A major class action lawsuit was filed against PADI on October 28, alleging that PADI is violating insurance laws
by operating as a de facto, but unregistered, insurance agency by selling insurance to its dive shops, but retaining
the responsibility to pay claims up to $300,000. To paraphrase the claim:
Through advertising materials and direct representations, dive shops were led to believe that they were purchasing
both commercial general liability and property damage insurance through Lexington Insurance Co., a
licensed and bonded insurance company. This belief was perpetuated by the insurance broker, Vicencia & Buckley.
In reality, PADI, which assists dive shops with obtaining insurance has, in fact, “perpetrated massive insurance
fraud” on the dive shop owners. Although PADI, assisted by V&B, leads dive shop owners to believe that they are
insured by Lexington, in fact, PADI has purchased master policies through Lexington. Each is in favor of PADI
with a $300,000 per occurrence deductible, meaning that PADI is directly responsible to each dive shop for the
first $300,000 of damages or injury per occurrence, at least regarding business interruption. This means that PADI
is acting as a primary insurer and collecting premiums from all dive shops, despite PADI not being a licensed or
bonded insurer in any state and not carrying mandated insurance reserves.
Basically, the practical effect of the suit’s contention is that PADI has inadequate reserves and if several big
claims were to be made, PADI would have inadequate funds to pay the claims and the dive shops would be left
holding the bag. Insurance companies, by law, are required to have reserves to handle claims and can’t pocket all
the premiums. PADI is under no such regulation.
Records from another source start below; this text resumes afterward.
<file path="config.mk">
export PLATFORM = sky130hd
export DESIGN_NAME = pong_core
export DESIGN_NICKNAME = d
export VERILOG_FILES = /design/src/rtl/pong_pkg.sv /design/src/rtl/btn_sync.sv /design/src/rtl/pong_core.sv
export SDC_FILE = /design/constraint.sdc
export NUM_CORES = 1
export LEC_CHECK = 0
export CAP_MARGIN = 20
export CORE_UTILIZATION = 53
export DETAILED_ROUTE_END_ITERATION = 7
export PLACE_DENSITY_LB_ADDON = 0.25
export SETUP_SLACK_MARGIN = 0.3
export SYNTH_ARGS = -nofsm -noshare
export SYNTH_HDL_FRONTEND = slang
export SYNTH_SLANG_ARGS = --single-unit
</file>
<file path="constraint.sdc">
create_clock -name clk -period 3.1 [get_ports clk]
set_input_delay 0.31 -clock clk [delete_from_list [all_inputs] [get_ports clk]]
set_output_delay 0.31 -clock clk [all_outputs]
set_load 0.01 [all_outputs]
</file>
The Plaintiff in the suit is Kauai Scuba Center, which burned down January 10, 2010. PADI paid the business
interruption claim four months after the store went out of business, but as Rick Lesser, attorney filing the suit, told
Undercurrent, “they are not an insurance company and cannot retain risk. They hid it all.”
The owner of the Kauai Scuba Center, Damion McGinley, is a PADI instructor. Upon filing the lawsuit, PADI
yanked his instructor’s certificate. Once attorney Steve McGuire in Lesser’s office raised hell, PADI said it was all a
mistake and McGinley’s certification was quickly reinstated.
PADI, in a statement, claims that “The lawsuit has no merit and is premised . . . factual inaccuracies. . . . PADI
has requested that it be voluntarily dismissed and intends to move for sanctions against the plaintiff and its attorneys
if it is not voluntarily dismissed. Former PADI counsel, Rick Lesser, is one of the attorneys that brought this
lawsuit. PADI believes that its decision to sever its relationship with Mr. Lesser may be a motivating factor behind
this lawsuit.”
Lesser fired back by releasing a number of documents to support his suit. He told Undercurrent that he
hadn’t worked for PADI for many years. “I tried to place a program for them in 2003 in London, but they were
just using it to get a better price from Lexington, I think. I did wrap up case in early 2004 against a PADI store
only, but that was the last -- PADI itself was few and far between.”
In reading the complaint, PADI’s response and the backup documents, we think this could be a significant
fight with serious ramifications for PADI if the suit prevails.